Where a line in the listing below contains the word "floorplan", copy that line.
(Source data Opens)
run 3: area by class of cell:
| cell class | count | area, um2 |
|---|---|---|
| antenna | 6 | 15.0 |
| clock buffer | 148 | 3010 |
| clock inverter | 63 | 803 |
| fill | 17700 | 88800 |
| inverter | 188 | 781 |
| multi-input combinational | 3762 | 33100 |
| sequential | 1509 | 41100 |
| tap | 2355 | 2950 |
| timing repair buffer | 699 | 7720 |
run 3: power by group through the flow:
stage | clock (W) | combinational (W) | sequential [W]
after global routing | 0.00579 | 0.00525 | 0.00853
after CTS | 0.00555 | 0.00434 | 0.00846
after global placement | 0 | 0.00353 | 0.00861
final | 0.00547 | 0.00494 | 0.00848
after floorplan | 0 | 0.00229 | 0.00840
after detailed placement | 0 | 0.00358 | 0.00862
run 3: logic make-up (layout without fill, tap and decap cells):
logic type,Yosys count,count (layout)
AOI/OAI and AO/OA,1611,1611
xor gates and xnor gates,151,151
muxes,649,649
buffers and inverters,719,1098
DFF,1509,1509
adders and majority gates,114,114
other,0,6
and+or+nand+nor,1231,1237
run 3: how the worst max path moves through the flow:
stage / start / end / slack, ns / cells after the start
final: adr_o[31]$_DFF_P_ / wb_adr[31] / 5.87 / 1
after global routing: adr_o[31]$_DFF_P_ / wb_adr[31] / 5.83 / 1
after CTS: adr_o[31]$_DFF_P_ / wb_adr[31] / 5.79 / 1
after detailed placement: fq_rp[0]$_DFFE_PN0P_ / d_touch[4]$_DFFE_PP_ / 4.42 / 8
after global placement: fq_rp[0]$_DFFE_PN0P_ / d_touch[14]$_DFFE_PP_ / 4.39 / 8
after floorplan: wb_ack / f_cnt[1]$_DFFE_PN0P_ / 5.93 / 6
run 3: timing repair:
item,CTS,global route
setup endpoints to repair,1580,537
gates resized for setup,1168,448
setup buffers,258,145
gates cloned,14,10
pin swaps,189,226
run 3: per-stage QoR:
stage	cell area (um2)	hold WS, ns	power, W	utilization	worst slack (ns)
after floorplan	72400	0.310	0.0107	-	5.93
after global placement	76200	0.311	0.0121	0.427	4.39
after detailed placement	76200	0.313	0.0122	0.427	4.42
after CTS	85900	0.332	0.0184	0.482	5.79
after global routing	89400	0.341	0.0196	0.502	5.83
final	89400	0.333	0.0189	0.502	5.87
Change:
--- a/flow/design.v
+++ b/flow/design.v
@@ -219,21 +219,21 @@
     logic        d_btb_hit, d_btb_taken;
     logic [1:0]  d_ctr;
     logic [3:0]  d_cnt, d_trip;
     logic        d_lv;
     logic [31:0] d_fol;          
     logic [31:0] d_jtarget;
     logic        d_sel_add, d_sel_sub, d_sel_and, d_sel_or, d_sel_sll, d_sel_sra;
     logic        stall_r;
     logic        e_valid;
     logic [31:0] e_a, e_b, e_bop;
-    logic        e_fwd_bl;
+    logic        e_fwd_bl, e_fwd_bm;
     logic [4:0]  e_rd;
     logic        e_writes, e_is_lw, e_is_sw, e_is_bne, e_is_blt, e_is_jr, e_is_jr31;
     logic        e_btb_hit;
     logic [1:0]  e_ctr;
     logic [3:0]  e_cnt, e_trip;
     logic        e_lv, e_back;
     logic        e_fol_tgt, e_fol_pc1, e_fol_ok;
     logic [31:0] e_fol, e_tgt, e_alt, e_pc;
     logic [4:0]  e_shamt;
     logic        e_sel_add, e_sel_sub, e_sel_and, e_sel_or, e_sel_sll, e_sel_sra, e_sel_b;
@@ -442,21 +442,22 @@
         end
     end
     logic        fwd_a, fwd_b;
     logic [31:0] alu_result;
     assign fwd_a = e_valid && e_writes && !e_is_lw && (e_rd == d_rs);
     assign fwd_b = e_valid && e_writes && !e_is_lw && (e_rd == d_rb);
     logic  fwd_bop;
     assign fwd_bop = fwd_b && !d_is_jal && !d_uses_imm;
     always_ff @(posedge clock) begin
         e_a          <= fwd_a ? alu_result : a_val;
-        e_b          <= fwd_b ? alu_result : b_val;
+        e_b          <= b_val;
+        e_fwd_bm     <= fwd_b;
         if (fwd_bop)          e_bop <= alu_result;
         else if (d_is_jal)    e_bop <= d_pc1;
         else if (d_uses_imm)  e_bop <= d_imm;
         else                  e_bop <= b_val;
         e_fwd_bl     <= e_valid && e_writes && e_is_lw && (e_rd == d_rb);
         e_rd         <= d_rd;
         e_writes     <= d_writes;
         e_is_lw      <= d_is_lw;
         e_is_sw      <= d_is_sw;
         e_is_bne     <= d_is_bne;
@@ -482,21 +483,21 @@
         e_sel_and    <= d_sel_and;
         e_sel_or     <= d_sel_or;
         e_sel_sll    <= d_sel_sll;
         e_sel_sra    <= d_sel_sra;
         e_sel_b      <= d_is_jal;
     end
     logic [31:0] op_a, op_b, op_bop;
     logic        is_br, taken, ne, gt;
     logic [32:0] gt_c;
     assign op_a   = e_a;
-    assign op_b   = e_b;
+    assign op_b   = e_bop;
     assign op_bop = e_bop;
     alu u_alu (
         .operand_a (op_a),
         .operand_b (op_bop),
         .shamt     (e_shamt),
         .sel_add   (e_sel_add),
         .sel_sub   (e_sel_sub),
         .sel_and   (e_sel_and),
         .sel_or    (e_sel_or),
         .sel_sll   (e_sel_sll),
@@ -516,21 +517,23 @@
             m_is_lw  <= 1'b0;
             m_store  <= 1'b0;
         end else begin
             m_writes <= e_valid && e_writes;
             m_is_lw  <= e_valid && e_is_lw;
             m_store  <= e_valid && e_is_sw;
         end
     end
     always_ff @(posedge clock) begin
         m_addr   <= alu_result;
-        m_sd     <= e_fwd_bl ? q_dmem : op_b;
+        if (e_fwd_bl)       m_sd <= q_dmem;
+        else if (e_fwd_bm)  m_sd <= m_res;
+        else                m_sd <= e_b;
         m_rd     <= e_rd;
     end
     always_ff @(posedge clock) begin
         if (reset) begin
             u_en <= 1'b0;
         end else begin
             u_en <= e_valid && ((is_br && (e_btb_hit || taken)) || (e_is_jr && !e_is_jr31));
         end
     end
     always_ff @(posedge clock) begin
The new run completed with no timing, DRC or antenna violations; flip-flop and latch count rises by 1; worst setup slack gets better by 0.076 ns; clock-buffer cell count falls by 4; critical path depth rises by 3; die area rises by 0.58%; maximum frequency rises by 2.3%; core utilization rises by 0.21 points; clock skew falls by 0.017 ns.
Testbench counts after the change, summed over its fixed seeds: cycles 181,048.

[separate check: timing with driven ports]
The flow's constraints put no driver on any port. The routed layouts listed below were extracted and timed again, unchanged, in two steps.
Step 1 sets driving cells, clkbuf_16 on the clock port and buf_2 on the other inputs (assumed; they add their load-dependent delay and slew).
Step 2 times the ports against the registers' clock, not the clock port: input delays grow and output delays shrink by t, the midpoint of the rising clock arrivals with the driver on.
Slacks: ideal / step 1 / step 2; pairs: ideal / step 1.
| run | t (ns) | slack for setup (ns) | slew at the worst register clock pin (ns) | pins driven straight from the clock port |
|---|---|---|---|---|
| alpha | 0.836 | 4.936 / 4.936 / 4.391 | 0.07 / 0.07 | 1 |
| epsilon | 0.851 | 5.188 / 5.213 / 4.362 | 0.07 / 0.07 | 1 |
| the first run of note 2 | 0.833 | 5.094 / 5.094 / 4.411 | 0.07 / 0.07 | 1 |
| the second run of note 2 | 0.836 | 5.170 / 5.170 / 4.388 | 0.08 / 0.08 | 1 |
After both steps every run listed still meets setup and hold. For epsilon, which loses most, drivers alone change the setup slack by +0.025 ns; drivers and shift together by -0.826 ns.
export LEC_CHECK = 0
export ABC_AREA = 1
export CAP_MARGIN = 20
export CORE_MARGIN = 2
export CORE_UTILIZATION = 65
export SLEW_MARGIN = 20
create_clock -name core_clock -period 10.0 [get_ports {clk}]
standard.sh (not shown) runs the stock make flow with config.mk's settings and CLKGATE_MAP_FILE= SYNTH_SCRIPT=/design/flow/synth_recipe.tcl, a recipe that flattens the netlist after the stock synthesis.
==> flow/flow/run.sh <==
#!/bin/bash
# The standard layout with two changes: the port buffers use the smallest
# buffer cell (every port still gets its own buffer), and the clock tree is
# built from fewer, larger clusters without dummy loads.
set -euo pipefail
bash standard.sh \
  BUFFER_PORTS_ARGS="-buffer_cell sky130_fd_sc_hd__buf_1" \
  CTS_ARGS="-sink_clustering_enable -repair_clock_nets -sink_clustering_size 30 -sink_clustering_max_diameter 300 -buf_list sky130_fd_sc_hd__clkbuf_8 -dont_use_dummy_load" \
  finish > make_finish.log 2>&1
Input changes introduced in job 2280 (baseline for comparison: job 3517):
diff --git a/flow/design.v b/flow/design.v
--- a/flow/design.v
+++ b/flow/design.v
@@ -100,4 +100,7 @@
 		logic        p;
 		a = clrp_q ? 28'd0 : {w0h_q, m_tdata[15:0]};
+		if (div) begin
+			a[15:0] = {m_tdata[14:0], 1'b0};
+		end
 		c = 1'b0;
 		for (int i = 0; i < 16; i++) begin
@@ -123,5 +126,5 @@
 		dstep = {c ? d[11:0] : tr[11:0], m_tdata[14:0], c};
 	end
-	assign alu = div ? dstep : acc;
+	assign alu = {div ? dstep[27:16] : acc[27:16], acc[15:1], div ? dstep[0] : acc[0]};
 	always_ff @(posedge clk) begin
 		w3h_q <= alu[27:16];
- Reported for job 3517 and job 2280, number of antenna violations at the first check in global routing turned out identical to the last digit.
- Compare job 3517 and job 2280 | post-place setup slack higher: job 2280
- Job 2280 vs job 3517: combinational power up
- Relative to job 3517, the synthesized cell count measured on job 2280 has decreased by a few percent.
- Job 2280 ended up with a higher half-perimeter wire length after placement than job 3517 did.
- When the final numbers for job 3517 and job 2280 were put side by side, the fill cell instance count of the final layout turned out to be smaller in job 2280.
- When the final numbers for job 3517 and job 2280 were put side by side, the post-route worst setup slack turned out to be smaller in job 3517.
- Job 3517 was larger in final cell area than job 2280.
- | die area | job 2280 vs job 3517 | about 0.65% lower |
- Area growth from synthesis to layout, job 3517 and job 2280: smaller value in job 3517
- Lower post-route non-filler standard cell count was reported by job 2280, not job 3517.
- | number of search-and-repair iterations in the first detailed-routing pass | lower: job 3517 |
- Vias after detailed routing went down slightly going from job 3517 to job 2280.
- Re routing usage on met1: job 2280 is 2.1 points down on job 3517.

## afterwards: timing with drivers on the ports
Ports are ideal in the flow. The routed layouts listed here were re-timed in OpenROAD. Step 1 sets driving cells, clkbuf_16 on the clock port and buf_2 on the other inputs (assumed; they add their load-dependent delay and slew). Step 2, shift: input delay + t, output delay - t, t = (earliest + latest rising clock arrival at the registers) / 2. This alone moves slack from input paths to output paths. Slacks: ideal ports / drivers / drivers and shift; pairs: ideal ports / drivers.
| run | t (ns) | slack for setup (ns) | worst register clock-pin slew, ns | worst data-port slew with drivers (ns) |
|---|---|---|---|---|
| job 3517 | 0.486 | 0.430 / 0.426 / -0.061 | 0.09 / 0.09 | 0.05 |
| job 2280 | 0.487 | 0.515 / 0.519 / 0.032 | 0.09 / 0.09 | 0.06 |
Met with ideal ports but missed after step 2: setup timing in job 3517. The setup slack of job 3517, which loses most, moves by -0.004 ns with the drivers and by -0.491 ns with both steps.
Background: an optimization exercise with open tools, aiming at small area, a short achievable clock period and few clock cycles per item. Do not read the settings as production practice.
Where RTL was checked, it was by simulation tests only, not by an equivalence proof against the original.
Power figures rest on the tool's default switching activity, not on a simulated workload.

## conv_core
module conv_core
(
	input  logic      clk,
	input  logic      rst,
	input  logic      csr_wr,
	input  logic      csr_rd,
	input  conv_pkg::csr_addr_t csr_addr,
	input  conv_pkg::csr_data_t csr_wdata,
	output logic      csr_rd_vld,
	output conv_pkg::csr_data_t csr_rdata,
	input  logic      dat_vld,
	input  conv_pkg::dat_vec_t  dat,
	input  conv_pkg::dat_vec_t  wt,
	input  logic      last,
	input  conv_pkg::dat_t      res,
	output logic      out_vld,
	output conv_pkg::dat_t      out_dat
);
==> module conv_csr, before the edit <==
module conv_csr
(
	input  logic        clk,
	input  logic        rst,
	input  logic        csr_wr,
	input  logic        csr_rd,
	input  logic [1:0]  csr_addr,
	input  logic [31:0] csr_wdata,
	output logic        csr_rd_vld,
	output logic [31:0] csr_rdata,
	output logic        relu_en,
	output logic        res_en,
	output logic [4:0]  out_shift
);
	localparam logic [31:0] ID = 32'h434f_4e56;
	logic [4:0] rd_lo;
	logic [3:0] rd_id;
	always_ff @(posedge clk) begin
		if (rst) begin
			relu_en   <= 1'b0;
			res_en    <= 1'b0;
			out_shift <= '0;
		end else if (csr_wr) begin
			if (csr_addr == 2'd0) begin
				relu_en <= csr_wdata[0];
				res_en  <= csr_wdata[1];
			end
			if (csr_addr == 2'd1) begin
				out_shift <= csr_wdata[4:0];
			end
		end
	end
	always_ff @(posedge clk) begin
		if (rst) begin
			csr_rd_vld <= 1'b0;
		end else begin
			csr_rd_vld <= csr_rd;
		end
	end
	always_ff @(posedge clk) begin
		case (csr_addr)
			2'd0:  rd_lo <= {3'b000, res_en, relu_en};
			2'd1: rd_lo <= out_shift;
			2'd2:    rd_lo <= ID[4:0];
			default:            rd_lo <= 5'd0;
		endcase
		rd_id[0] <= (csr_addr == 2'd2);
		rd_id[1] <= (csr_addr == 2'd2) & csr_rd;
		rd_id[2] <= (csr_addr == 2'd2) & ~rst;
		rd_id[3] <= (csr_addr == 2'd2) & csr_rd & ~rst;
	end
	always_comb begin
		int n;
		csr_rdata = {27'd0, rd_lo};
		n = 0;
		for (int k = 5; k < 32; k++) begin
			if (ID[k]) begin
				csr_rdata[k] = rd_id[n % 4];
				n++;
			end
		end
	end
endmodule
==> module conv_requant, before the edit <==
module conv_requant
(
	input  logic        clk,
	input  logic        rst,
	input  logic        acc_vld,
	input  logic [23:0] acc_a,
	input  logic [23:0] acc_b,
	input  logic [7:0]  acc_res,
	input  logic        relu_en,
	input  logic        res_en,
	input  logic [4:0]  out_shift,
	output logic        out_vld,
	output logic [7:0]  out_dat
);
	logic [23:0] sum;
	logic [40:0] ext;
	logic [40:0] sh;
	logic [10:0] part;
	logic        q_vld;
	logic [10:0] q_part;
	logic [1:0]  q_ovf;
	logic        q_neg;
	logic [7:0]  q_res;
	logic [9:0]  win;
	logic        ovf;
	logic [9:0]  rsum;
	logic [7:0]  sat;
	always_comb begin
		sum  = acc_a + acc_b;
		ext  = {{16{sum[23]}}, sum, 1'b0};
		sh   = $signed(ext) >>> {out_shift[4:1], 1'b0};
		part = sh[10:0];
	end
	always_ff @(posedge clk) begin
		if (rst) begin
			q_vld   <= 1'b0;
			out_vld <= 1'b0;
		end else begin
			q_vld   <= acc_vld;
			out_vld <= q_vld;
		end
	end
	always_ff @(posedge clk) begin
		q_part <= part;
		q_ovf[0] <= |(sh[21:11] ^ {11{sum[23]}});
		q_ovf[1] <= |(sh[32:22] ^ {11{sum[23]}});
		q_neg  <= sum[23];
		q_res  <= acc_res & {8{res_en}};
	end
	always_comb begin
		win = out_shift[0] ? q_part[10:1] : q_part[9:0];
		ovf = (|q_ovf) || (q_part[10] != q_neg) || (!out_shift[0] && q_part[9] != q_neg);
		rsum = 10'(({win[9], win[9:1], 1'b1} + {{2{q_res[7]}}, q_res, win[0]}) >> 1);
		if (ovf) begin
			sat = q_neg ? (relu_en ? 8'h00 : 8'h80) : 8'h7f;
		end else if (rsum[9] && relu_en) begin
			sat = 8'h00;
		end else if (!rsum[9] && rsum[8:7] != 2'b00) begin
			sat = 8'h7f;
		end else if (rsum[9] && rsum[8:7] != 2'b11) begin
			sat = 8'h80;
		end else begin
			sat = rsum[7:0];
		end
	end
	always_ff @(posedge clk) begin
		out_dat <= sat;
	end
endmodule
==> flow/config.mk <==
export PLATFORM = sky130hd
export DESIGN_NAME = conv_core
export DESIGN_NICKNAME = conv_core
export VERILOG_FILES = /design/flow/design.v
export SDC_FILE = /design/flow/constraint.sdc
export NUM_CORES = 4
export LEC_CHECK = 0
export CAP_MARGIN = 20
export CORE_MARGIN = 2
export CORE_UTILIZATION = 40
export SLEW_MARGIN = 20
export SYNTH_HIERARCHICAL = 1
==> flow/constraint.sdc <==
create_clock -name core_clock -period 11.0 [get_ports {clk}]
set_input_delay 2.2000 -clock core_clock [delete_from_list [all_inputs] [get_ports {clk}]]
set_output_delay 2.2000 -clock core_clock [all_outputs]
set_load 0.01 [all_outputs]
standard.sh (not shown) runs the stock make flow with config.mk's settings and CLKGATE_MAP_FILE= SYNTH_SCRIPT=/design/flow/synth_recipe.tcl, a recipe that flattens the netlist after the stock synthesis.
==> flow/flow/run.sh <==
#!/bin/bash
# The standard layout with three changes to how it is made: small port
# buffers in place of the default delay cells, clock-tree synthesis with
# larger sink clusters and no dummy loads, and timing repair that aims for
# 7.8 ns of setup slack on the 11 ns clock.
set -euo pipefail
bash standard.sh \
	"BUFFER_PORTS_ARGS=-buffer_cell sky130_fd_sc_hd__buf_1" \
	"CTS_ARGS=-sink_clustering_enable -repair_clock_nets -dont_use_dummy_load -sink_clustering_size 30 -sink_clustering_max_diameter 100" \
	SETUP_SLACK_MARGIN=7.8 \
	finish > standard.log 2>&1
Change:
--- a/flow/design.v
+++ b/flow/design.v
@@ -22,7 +22,7 @@
 );
 	localparam logic [31:0] ID = 32'h434f_4e56;
 	logic [4:0] rd_lo;
-	logic [3:0] rd_id;
+	logic [2:0] rd_id;
 	always_ff @(posedge clk) begin
 		if (rst) begin
 			relu_en   <= 1'b0;
@@ -55,17 +55,11 @@
 		rd_id[0] <= (csr_addr == 2'd2);
 		rd_id[1] <= (csr_addr == 2'd2) & csr_rd;
 		rd_id[2] <= (csr_addr == 2'd2) & ~rst;
-		rd_id[3] <= (csr_addr == 2'd2) & csr_rd & ~rst;
 	end
 	always_comb begin
-		int n;
 		csr_rdata = {27'd0, rd_lo};
-		n = 0;
 		for (int k = 5; k < 32; k++) begin
-			if (ID[k]) begin
-				csr_rdata[k] = rd_id[n % 4];
-				n++;
-			end
+			csr_rdata[k] = ID[k] & rd_id[k % 3];
 		end
 	end
 endmodule
@@ -955,7 +949,7 @@
 	logic [10:0] part;
 	logic        q_vld;
 	logic [10:0] q_part;
-	logic [1:0]  q_ovf;
+	logic        q_ovf;
 	logic        q_neg;
 	logic [7:0]  q_res;
 	logic [9:0]  win;
@@ -979,14 +973,13 @@
 	end
 	always_ff @(posedge clk) begin
 		q_part <= part;
-		q_ovf[0] <= |(sh[21:11] ^ {11{sum[23]}});
-		q_ovf[1] <= |(sh[32:22] ^ {11{sum[23]}});
+		q_ovf  <= |(sh[32:11] ^ {22{sum[23]}});
 		q_neg  <= sum[23];
 		q_res  <= acc_res & {8{res_en}};
 	end
 	always_comb begin
 		win = out_shift[0] ? q_part[10:1] : q_part[9:0];
-		ovf = (|q_ovf) || (q_part[10] != q_neg) || (!out_shift[0] && q_part[9] != q_neg);
+		ovf = q_ovf || (q_part[10] != q_neg) || (!out_shift[0] && q_part[9] != q_neg);
 		rsum = 10'(({win[9], win[9:1], 1'b1} + {{2{q_res[7]}}, q_res, win[0]}) >> 1);
 		if (ovf) begin
 			sat = q_neg ? (relu_en ? 8'h00 : 8'h80) : 8'h7f;
The new run finished clean.
Final cell count is higher by 0.60%.
Register-to-register slack is about the same.
Non-clock buffer count goes down by 16.
Total power is lower by 0.44%.
Clock power decreases by about 1%.
Utilization falls by 0.53 points.
Clock-buffer cell count does not change.
Final area stays flat.
Routed wire length goes up by 0.93%.
Die area went up by 0.41%.
First-iteration DRC count shrinks by 1.0%.
Maximum frequency is about the same.
Setup slack is about the same.
Global-route usage climbs by 0.32 points.
Testbench counts after the change, summed over its fixed seeds: cycles 16,701, beats 16,661.
No functional check of the RTL was part of the first run of this note.

[port drivers added, routing unchanged]
In the flow no input, the clock included, has a driving cell. The finished layouts below were timed again as built, in two steps. Step 1 sets driving cells, clkbuf_16 on the clock port and buf_2 on the other inputs (assumed; they add their load-dependent delay and slew). Step 2 moves the port delays by t, midway between the first and last clock arrival at a register: inputs arrive t later, outputs are due t later. That takes back most of the time a late clock gives input paths. Three values: no drivers, after step 1, after step 2; two values: the first two.
| run | shift t [ns] | setup WS [ns] | worst hold slack (ns) | latest minus earliest clock arrival (ns) |
|---|---|---|---|---|
| the first run | 0.611 | 7.737 / 7.675 / 7.787 | 0.335 / 0.335 / 0.335 | 0.070 / 0.070 |
| the second run | 0.610 | 7.734 / 7.673 / 7.781 | 0.337 / 0.337 / 0.337 | 0.060 / 0.060 |
After both steps every run listed still meets setup and hold.
What follows belongs to an exercise in optimizing a design on an open flow for small area and a short achievable clock period; a production flow would make more cautious choices. Power figures rest on the tool's default switching activity, not on a simulated workload.

==> run E: inputs <==
// norm_rnd
module norm_rnd
(
    input  wire          clk,
    input  wire          reset,
    input  wire  [105:0] fract_in,
    input  wire  [10:0]  exp_in,
    input  wire          sign,
    input  wire  [1:0]   r_mode,
    output logic [52:0]  fract_out,
    output logic [10:0]  exp_out,
    output logic         dn_out,
    output logic         ine_out,
    output logic         overflow_out,
    output logic         infinite_out
);
==> module normalizer, before the edit <==
module normalizer
(
    input  wire  [105:0] fract_in,
    input  wire  [10:0]  exp_in,
    output logic [52:0]  trunc_n_out,  
    output logic         guard_n_out,  
    output logic         sticky_out,   
    output logic [10:0]  exp_out,      
    output logic [10:0]  exp_inc_out,  
    output logic         denorm_out,
    output logic         kill_out,     
    output logic         exp_ovf_out,  
    output logic         exp_top_out   
);
    logic [10:0]  e1;        
    logic [6:0]   lz;
    logic [6:0]   sh;        
    logic [6:0]   bit_gt;    
    logic [6:0]   bit_eq;    
    logic         limited;   
    assign e1 = {exp_in[10:1], exp_in[0] | ~|exp_in[10:1]};
    lead_zero_count u_lzc
    (
        .fract (fract_in),
        .count (lz)
    );
    logic [7:0] gt_above;    
    logic [7:0] lt_above;
    always_comb
    begin
        for (int k = 0; k < 7; k++)
        begin
            bit_gt[k] = lz[k] & ~e1[k];
            bit_eq[k] = lz[k] ~^ e1[k];
        end
        for (int k = 0; k <= 7; k++)
        begin
            gt_above[k] = 1'b0;
            lt_above[k] = |e1[10:7];
            for (int j = k; j < 7; j++)
            begin
                logic above_eq;
                above_eq = 1'b1;
                for (int i = j + 1; i < 7; i++)
                    above_eq = above_eq & bit_eq[i];
                gt_above[k] = gt_above[k] | (~|e1[10:7] & bit_gt[j] & above_eq);
                lt_above[k] = lt_above[k] | (~lz[j] & e1[j] & above_eq);
            end
        end
        for (int k = 0; k < 7; k++)
            sh[k] = lt_above[k+1] ? lz[k] : gt_above[k+1] ? e1[k] : (lz[k] & e1[k]);
        limited = gt_above[0];
    end
    logic [52:0] trunc_n;
    logic        guard_n;
    norm_shift u_shift
    (
        .fract     (fract_in),
        .sh        (sh),
        .sh_n      (~sh),
        .trunc_n   (trunc_n),
        .guard_n   (guard_n),
        .sticky    (sticky_out)
    );
    assign trunc_n_out = trunc_n;
    assign guard_n_out = guard_n;
    assign denorm_out  = limited;
    assign exp_out     = limited ? 11'd1 : exp_in + 11'd1 - {4'b0, lz};
    assign exp_inc_out = limited ? 11'd2 : exp_in + 11'd2 - {4'b0, lz};
    assign kill_out    = ~|exp_in & ~fract_in[105] & ~fract_in[104];
    assign exp_ovf_out = fract_in[105] & (&exp_in[10:1]);
    assign exp_top_out = (&exp_in[10:2]) &
                         ((fract_in[105] & (exp_in[1:0] == 2'd1 | exp_in[1:0] == 2'd2)) |
                          (~fract_in[105] & fract_in[104] & exp_in[1]) |
                          (fract_in[105:103] == 3'b001 & exp_in[1:0] == 2'd3));
endmodule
(Source data Closes)
(Result of the exercise)
after floorplan | 0 | 0.00229 | 0.00840
after floorplan: wb_ack / f_cnt[1]$_DFFE_PN0P_ / 5.93 / 6
after floorplan	72400	0.310	0.0107	-	5.93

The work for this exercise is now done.